— TASK DESCRIPTION —
The reply to the records below should contain exactly the lines from the line with "if (mode_we) mode_q" through the line with "for (genvar b", and nothing besides.
THE DATA START
===== src/rtl/flash_accel_pkg.sv =====
package flash_accel_pkg;

    typedef enum logic [1:0] {
        MODE_OFF  = 2'd0,
        MODE_SEQ  = 2'd1,
        MODE_FULL = 2'd2,
        MODE_RSVD = 2'd3
    } acc_mode_e;

    typedef enum logic {
        DST_PF = 1'b0,
        DST_BT = 1'b1
    } fill_dst_e;

    localparam int N_BUF = 2;

    // zero in the timing field selects the longest wait
    function automatic int unsigned wait_cycles(int unsigned tim, int unsigned lim);
        return (tim == 0) ? lim : tim;
    endfunction

    function automatic logic buf_usable(acc_mode_e m, logic seq);
        case (m)
            MODE_SEQ:  return seq;
            MODE_FULL: return 1'b1;
            default:   return 1'b0;
        endcase
    endfunction

    function automatic logic mode_active(acc_mode_e m);
        return (m == MODE_SEQ) || (m == MODE_FULL);
    endfunction

endpackage


===== src/rtl/fa_wait_ctr.sv =====
module fa_wait_ctr #(
    parameter int CNT_W = 4
) (
    input  logic             clk,
    input  logic             rst,
    input  logic             start,
    input  logic [CNT_W-1:0] len,
    output logic             busy,
    output logic             done
);
    logic [CNT_W-1:0] cnt_q;

    always_ff @(posedge clk) begin
        if (rst)                 cnt_q <= '0;
        else if (start)          cnt_q <= len;
        else if (cnt_q != '0)    cnt_q <= cnt_q - CNT_W'(1);
    end

    assign busy = (cnt_q != '0);
    assign done = (cnt_q == CNT_W'(1));

    // checker: length of each busy run
    logic [CNT_W-1:0] chk_len_q, chk_run_q;
    always_ff @(posedge clk) begin
        if (rst) begin
            chk_len_q <= '0;
            chk_run_q <= '0;
        end else if (start) begin
            chk_len_q <= len;
            chk_run_q <= '0;
        end else if (busy) begin
            chk_run_q <= chk_run_q + CNT_W'(1);
        end
    end

    p_run_len_r8: assert property (@(posedge clk) disable iff (rst)
        done |-> (chk_run_q == chk_len_q - CNT_W'(1)));
    p_len_nonzero_r8: assert property (@(posedge clk) disable iff (rst)
        start |-> (len != '0));
endmodule


===== src/rtl/fa_line_buf.sv =====
module fa_line_buf #(
    parameter int TAG_W  = 14,
    parameter int LINE_W = 128
) (
    input  logic              clk,
    input  logic              rst,
    input  logic              flush,
    input  logic              wr_en,
    input  logic [TAG_W-1:0]  wr_tag,
    input  logic [LINE_W-1:0] wr_line,
    input  logic [TAG_W-1:0]  lk_tag,
    output logic              lk_hit,
    output logic [LINE_W-1:0] lk_line
);
    logic              vld_q;
    logic [TAG_W-1:0]  tag_q;
    logic [LINE_W-1:0] line_q;

    always_ff @(posedge clk) begin
        if (rst || flush) begin
            vld_q <= 1'b0;
        end else if (wr_en) begin
            vld_q <= 1'b1;
        end
    end

    always_ff @(posedge clk) begin
        if (rst) begin
            tag_q  <= '0;
            line_q <= '0;
        end else if (wr_en && !flush) begin
            tag_q  <= wr_tag;
            line_q <= wr_line;
        end
    end

    assign lk_hit  = vld_q && (tag_q == lk_tag);
    assign lk_line = line_q;

    p_flush_empties_r9: assert property (@(posedge clk) disable iff (rst)
        flush |=> !lk_hit);
endmodule


===== src/rtl/flash_accel.sv =====
module flash_accel
    import flash_accel_pkg::*;
#(
    parameter int AW     = 16,
    parameter int WORD_W = 32,
    parameter int WPL    = 4,
    parameter int TIM_W  = 4
) (
    input  logic                    clk,
    input  logic                    rst,
    input  logic                    mode_we,
    input  logic [1:0]              mode_wdata,
    input  logic                    tim_we,
    input  logic [TIM_W-1:0]        tim_wdata,
    input  logic                    req_valid,
    output logic                    req_ready,
    input  logic [AW-1:0]           req_addr,
    input  logic                    req_seq,
    output logic                    rsp_valid,
    output logic [WORD_W-1:0]       rsp_data,
    output logic                    fl_rd,
    output logic [AW-$clog2(WPL)-1:0] fl_line,
    input  logic [WORD_W*WPL-1:0]   fl_rdata
);
    localparam int IDX_W   = $clog2(WPL);
    localparam int TAG_W   = AW - IDX_W;
    localparam int LINE_W  = WORD_W * WPL;
    localparam int TIM_MAX = (1 << TIM_W) - 1;

    // control registers
    acc_mode_e        mode_q;
    logic [TIM_W-1:0] tim_q;
    always_ff @(posedge clk) begin
        if (rst) begin
            mode_q <= MODE_OFF;
            tim_q  <= '0;
        end else begin
            if (mode_we) mode_q <= acc_mode_e'(mode_wdata);
            if (tim_we)  tim_q  <= tim_wdata;
        end
    end
    logic flush;
    assign flush = mode_we;

    // request decode
    logic [TAG_W-1:0] req_tag;
    logic [IDX_W-1:0] req_idx;
    assign req_tag = req_addr[AW-1:IDX_W];
    assign req_idx = req_addr[IDX_W-1:0];

    // buffers
    logic              fill_done;
    logic [N_BUF-1:0]  buf_hit, buf_wr;
    logic [LINE_W-1:0] buf_line [N_BUF];
    fill_dst_e         f_dst_q;
    logic [TAG_W-1:0]  f_tag_q;

    for (genvar b = 0; b < N_BUF; b++) begin : g_buf
        assign buf_wr[b] = fill_done && (int'(f_dst_q) == b);
        fa_line_buf #(.TAG_W(TAG_W), .LINE_W(LINE_W)) u_buf (
            .clk     (clk),
            .rst     (rst),
            .flush   (flush),
            .wr_en   (buf_wr[b]),
            .wr_tag  (f_tag_q),
            .wr_line (fl_rdata),
            .lk_tag  (req_tag),
            .lk_hit  (buf_hit[b]),
            .lk_line (buf_line[b])
        );
    end

    logic              hit_any, accept, pf_trig;
    logic [LINE_W-1:0] hit_line;
    assign hit_any  = (|buf_hit) && buf_usable(mode_q, req_seq);
    assign hit_line = buf_hit[int'(DST_PF)] ? buf_line[int'(DST_PF)] : buf_line[int'(DST_BT)];
    assign accept   = req_valid && req_ready;
    assign pf_trig  = mode_active(mode_q) && (req_idx == IDX_W'(WPL - 1));

    // fetch sequencing
    logic             busy, done;
    logic             f_dem_q, f_drop_q, pf_pend_q;
    logic [IDX_W-1:0] f_idx_q;
    logic [TAG_W-1:0] pf_tag_q;
    logic             start_dem, start_pf_hit, start_pf_chain, start;
    logic [TIM_W-1:0] wait_len;

    assign start_dem      = accept && !hit_any;
    assign start_pf_hit   = accept && hit_any && pf_trig;
    assign start_pf_chain = done && f_dem_q && pf_pend_q;
    assign start          = start_dem || start_pf_hit || start_pf_chain;
    assign wait_len       = TIM_W'(wait_cycles(int'(tim_q), TIM_MAX));
    assign fill_done      = done && !f_drop_q && mode_active(mode_q);

    fa_wait_ctr #(.CNT_W(TIM_W)) u_wait (
        .clk   (clk),
        .rst   (rst),
        .start (start),
        .len   (wait_len),
        .busy  (busy),
        .done  (done)
    );

    always_ff @(posedge clk) begin
        if (rst) begin
            f_dem_q   <= 1'b0;
            f_drop_q  <= 1'b0;
            f_dst_q   <= DST_PF;
            f_idx_q   <= '0;
            f_tag_q   <= '0;
            pf_pend_q <= 1'b0;
            pf_tag_q  <= '0;
        end else begin
            if (start_dem) begin
                f_dem_q   <= 1'b1;
                f_drop_q  <= 1'b0;
                f_dst_q   <= req_seq ? DST_PF : DST_BT;
                f_idx_q   <= req_idx;
                f_tag_q   <= req_tag;
                pf_pend_q <= pf_trig;
                pf_tag_q  <= req_tag + TAG_W'(1);
            end else if (start_pf_hit || start_pf_chain) begin
                f_dem_q   <= 1'b0;
                f_drop_q  <= 1'b0;
                f_dst_q   <= DST_PF;
                f_tag_q   <= start_pf_hit ? req_tag + TAG_W'(1) : pf_tag_q;
                pf_pend_q <= 1'b0;
            end
            if (flush) begin
                f_drop_q  <= 1'b1;
                pf_pend_q <= 1'b0;
            end
        end
    end

    // response
    always_ff @(posedge clk) begin
        if (rst) begin
            rsp_valid <= 1'b0;
            rsp_data  <= '0;
        end else begin
            rsp_valid <= (accept && hit_any) || (done && f_dem_q);
            if (accept && hit_any)
                rsp_data <= hit_line[req_idx*WORD_W +: WORD_W];
            else if (done && f_dem_q)
                rsp_data <= fl_rdata[f_idx_q*WORD_W +: WORD_W];
        end
    end

    assign req_ready = !busy;
    assign fl_rd     = busy;
    assign fl_line   = f_tag_q;

    p_off_never_fast_r2: assert property (@(posedge clk) disable iff (rst)
        (accept && !mode_active(mode_q)) |=> !rsp_valid);
    p_hit_next_cycle_r3: assert property (@(posedge clk) disable iff (rst)
        (accept && hit_any) |=> rsp_valid);
    p_line_hold_r8: assert property (@(posedge clk) disable iff (rst)
        (fl_rd && !done) |=> (fl_rd && $stable(fl_line)));
    p_rsp_cause_r10: assert property (@(posedge clk) disable iff (rst)
        rsp_valid |-> ($past(accept) || $past(done)));
endmodule


===== config.mk =====
export PLATFORM = sky130hd
export DESIGN_NAME = flash_accel
export DESIGN_NICKNAME = d
export VERILOG_FILES = /design/src/rtl/flash_accel_pkg.sv /design/src/rtl/fa_wait_ctr.sv /design/src/rtl/fa_line_buf.sv /design/src/rtl/flash_accel.sv
export SDC_FILE = /design/constraint.sdc
export NUM_CORES = 1
export LEC_CHECK = 0
export BUFFER_PORTS_ARGS = -buffer_cell sky130_fd_sc_hd__buf_4
export CAP_MARGIN = 20
export CORE_ASPECT_RATIO = 1.5
export CORE_MARGIN = 1
export CORE_UTILIZATION = 30
export DETAILED_ROUTE_END_ITERATION = 8
export GPL_ROUTABILITY_DRIVEN = 0
export PLACE_DENSITY = 0.55
export SYNTH_ARGS = -nofsm -noshare
export SYNTH_HDL_FRONTEND = slang
export SYNTH_SLANG_ARGS = --single-unit

===== constraint.sdc =====
create_clock -name clk -period 3.1 [get_ports clk]
set_input_delay 0.62 -clock clk [delete_from_list [all_inputs] [get_ports clk]]
set_output_delay 0.62 -clock clk [all_outputs]
set_load 0.03 [all_outputs]

==> run_results.csv <==
group,metric,value,unit
clock_network,cts_buffer_depth,3,
clock_network,clk_pin_slew,0.06,ns
detailed_routing,antenna_left,0,
timing,clock_skew,0.0227,ns
clock_network,ctsHoldBuffers,0,
power_and_ir_drop,switching_share,28.1,%
status,violations,"design-rule violations",
hold_path,min-delay-path-class,"input port to flop",
grt,grt_pass1_wl,81.6,mm
power_and_ir_drop,vdd_drop_max,0.000448,V
floorplan,core_area,0.0540,mm2
floorplan,fp-row-count,104,
grt,grt_max_degree,88,
worst_setup_path,crit_slowest_cell,"or4_4",
place,place_hpwl,35.1,mm
power_and_ir_drop,power_frac_clock,39.9,%
timing,drv_slew,0,
worst_setup_path,endpoint_kind,"flop",
logic_synthesis,synth-edff-count,0,
grt,first_global_vias,14072,
timing,post-route-min-period,2.64,ns
power_and_ir_drop,intPower,8.68,mW
logic_synthesis,synthCells,1886,
worst_setup_path,cp.arrival,3.11,ns
power_and_ir_drop,p_leak,6.84,nW
cells_and_area,drive_gt1_share,22.0,%
cells_and_area,fill_cells,5485,
detailed_routing,drt-initial-drc-count,809,
logic_synthesis,synth_fp_nets,2047,
logic_synthesis,yosysWarnings,0,
detailed_routing,vias,14286,
worst_setup_path,cp_cell_sequence,"xnor2_1 > nand4_1 > or4_4 > a211oi_2 > o21a_2 > nor3_1 > a211oi_1",
cells_and_area,multiInputGateArea,0.00855,mm2
cells_and_area,final_cell_count_no_fill,2756,
cells_and_area,seq_area,0.00727,mm2
logic_synthesis,synthArstFlopShare,0,%
place,port_buffers,204,
clock_network,post_cts_buffers,0,
timing,fin_hold_ws,0.311,ns
place,placed_cells,2682,
clock_network,cts_tree,"yes",
grt,grt_usage,18.8,%
grt,antenna_found_initial,8,
logic_synthesis,ys_types,49,
detailed_routing,routed_wl,52.6,mm
status,status,"finished with violations",
power_and_ir_drop,power_switching,3.40,mW
logic_synthesis,synth-main-ff-cell,"dfxtp_1",
floorplan,initial_core_util,30.6,%
timing,timing.fmax,378,MHz
timing,hold_viol_final,0,
logic_synthesis,synth_top_area_share,44.0,%
detailed_routing,drc,11,
logic_synthesis,synth_area_leaders,"dfxtp_1, nand2_1, mux4_2",
floorplan,die-width,194,um
clock_network,cts_buffers,39,
worst_setup_path,worst-path-buf-inv,0,
logic_synthesis,netlist_top_cells_count,"nand2_1, dfxtp_1, a21oi_1",
detailed_routing,routedWlPerCell,19.1,um
detailed_routing,via_per_inst,5.18,
clock_network,cts_root_buf,"clkbuf_16",
floorplan,die_h,289,um
timing,finalCritPeriodShare,85.3,%
timing,worstMarginPinSlew,0.929,ns
timing,maxSlewHeadroom,38.0,%
grt,grt_overflow_total,0,
logic_synthesis,yosysMostFrequentCell,"nand2_1",
power_and_ir_drop,power_frac_comb,17.8,%
worst_setup_path,cp_top_family,"simple AND/OR/NAND/NOR gates",
cells_and_area,finish.utilization,37.7,%
worst_setup_path,cp.required,3.57,ns
worst_setup_path,crit_fanout,11,
worst_setup_path,cpPeakStageDelay,0.60,ns
worst_setup_path,critical_path_class,"flop to flop",
clock_network,cts_max_level,2,
detailed_routing,first_pass_iters,7,
logic_synthesis,ys_ff_latch,363,
timing,setup_violations,0,
logic_synthesis,synth.largest_area_cell,"dfxtp_1",
clock_network,clock-sinks,363,
worst_setup_path,worstSetupStartpointType,"flop",
power_and_ir_drop,power,12.1,mW
floorplan,die-area,0.0560,mm2
logic_synthesis,syn_area,0.0165,mm2
power_and_ir_drop,seq_power_share,42.3,%
timing,rsz0062_at_grt,"false",
floorplan,ios,205,
clock_network,ctsResizeCount,0,
logic_synthesis,synth_area_per_cell,8.75,um2
cells_and_area,area_growth,23.4,%
power_and_ir_drop,p_per_area,593,mW/mm2
cells_and_area,final_nets,2196,
clock_network,clk_latency,0.56,ns
logic_synthesis,synth_seq_area_share,44.0,%
flow_run,cap_violations,0,
==> metrics by stage <==
step / setup TNS (ns) / setup WS, ns / instance area (um2)
finish: 0 / 0.457 / 20400
global route: 0 / 0.307 / 20400
CTS: 0 / 0.346 / 20300
detailed placement: -0.221 / -0.0667 / 19000
global placement: -0.0433 / -0.0137 / 19000
floorplan: 0 / 0.530 / 16500
==> worst reg2reg max path, cell delays in order, from the launching register on <==
cell and delay, ns:
dfxtp_1 0.32, xnor2_1 0.38, nand4_1 0.25, or4_4 0.60, a211oi_2 0.34, o21a_2 0.34
nor3_1 0.11, a211oi_1 0.23
==> power by group through the flow <==
stage	Clock [mW]	Sequential [mW]	Combinational [mW]
global placement	0	5.21	2.14
global route	5.12	5.14	2.34
detailed placement	0	5.21	2.15
finish	4.82	5.10	2.15
CTS	4.97	5.11	2.16
floorplan	0	5.26	1.18
==> routing by layer <==
metal	up-vias	wire length (um)	global-route usage [%]
li1	6831	-	-
met1	6928	21100	22.3
met2	401	26600	32.8
met3	120	2760	3.26
met4	6	2190	9.08
met5	-	38	0
==> cells by family after synthesis <==
| logic type | count (synthesis) | share of synthesized area [%] |
|---|---|---|
| muxes | 135 | 15.5 |
| AOI/OAI and AO/OA | 427 | 15.0 |
| and+or+nand+nor | 741 | 18.4 |
| DFF | 363 | 44.0 |
| buffers and inverters | 174 | 4.53 |
| xor gates and xnor gates | 41 | 2.27 |
| adders and majority gates | 5 | 0.379 |
==> final cells by class <==
cell class                 instances  share of cell area, %
multi-input combinational       1349                   42.0
sequential                       363                   35.7
timing repair buffer             273                   11.5
clock buffer                      59                   5.76
tap                              689                   4.23
clock inverter                     9                  0.620
inverter                           9                  0.166
antenna                            5                 0.0614
==> path summary, 6_finish.rpt <==
kind	to	slack (ns)	cells after the start	start
max reg2reg	u_wait.cnt_q[0]$_SDFFE_PP0P_	0.46	7	g_buf[0].u_buf.tag_q[11]$_SDFFE_PP0P_
min	mode_q[0]$_SDFFE_PP0P_	0.31	3	mode_wdata[0]
min reg2reg	g_buf[0].u_buf.lk_line[44]$_SDFFE_PP0P_	0.45	2	g_buf[0].u_buf.lk_line[44]$_SDFFE_PP0P_
max	u_wait.cnt_q[0]$_SDFFE_PP0P_	0.46	7	g_buf[0].u_buf.tag_q[11]$_SDFFE_PP0P_
==> state kept, by name, summed over array words and instances, names as in the netlist <==
register,flops
g_buf.u_buf.lk_line,256
rsp_data,32
g_buf.u_buf.tag_q,28
fl_line,14
pf_tag_q,14
tim_q,4
u_wait.cnt_q,4
f_idx_q,2
g_buf.u_buf.vld_q,2
mode_q,2
f_dem_q,1
f_drop_q,1
f_dst_q,1
pf_pend_q,1
rsp_valid,1
==> layout by cell type, fill, tap and decap left out, drive strengths merged, types with 4 or more instances in the layout <==
cell     synthesis  routed
nand2          610     610
dfxtp          363     363
a21oi          309     309
buf             47     273
mux4            96      96
a211oi          77      77
clkbuf         118      59
mux2i           39      39
nor2            37      37
xnor2           36      36
nor2b           32      32
nand4           15      15
nand3           13      13
nor3            12      12
inv              9      10
o21ai            7       7
a22oi            6       6
diode            0       5
xor2             5       5
a311oi           5       5
o221ai           5       5
ha               5       5
nor4             5       5
a2bb2oi          4       4
clkinv           0       4
or3              4       4
and3             4       4
Power figures use the tool's default switching activity.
THE DATA END
— RESULT BELOW —
            if (mode_we) mode_q <= acc_mode_e'(mode_wdata);
            if (tim_we)  tim_q  <= tim_wdata;
        end
    end
    logic flush;
    assign flush = mode_we;

    // request decode
    logic [TAG_W-1:0] req_tag;
    logic [IDX_W-1:0] req_idx;
    assign req_tag = req_addr[AW-1:IDX_W];
    assign req_idx = req_addr[IDX_W-1:0];

    // buffers
    logic              fill_done;
    logic [N_BUF-1:0]  buf_hit, buf_wr;
    logic [LINE_W-1:0] buf_line [N_BUF];
    fill_dst_e         f_dst_q;
    logic [TAG_W-1:0]  f_tag_q;

    for (genvar b = 0; b < N_BUF; b++) begin : g_buf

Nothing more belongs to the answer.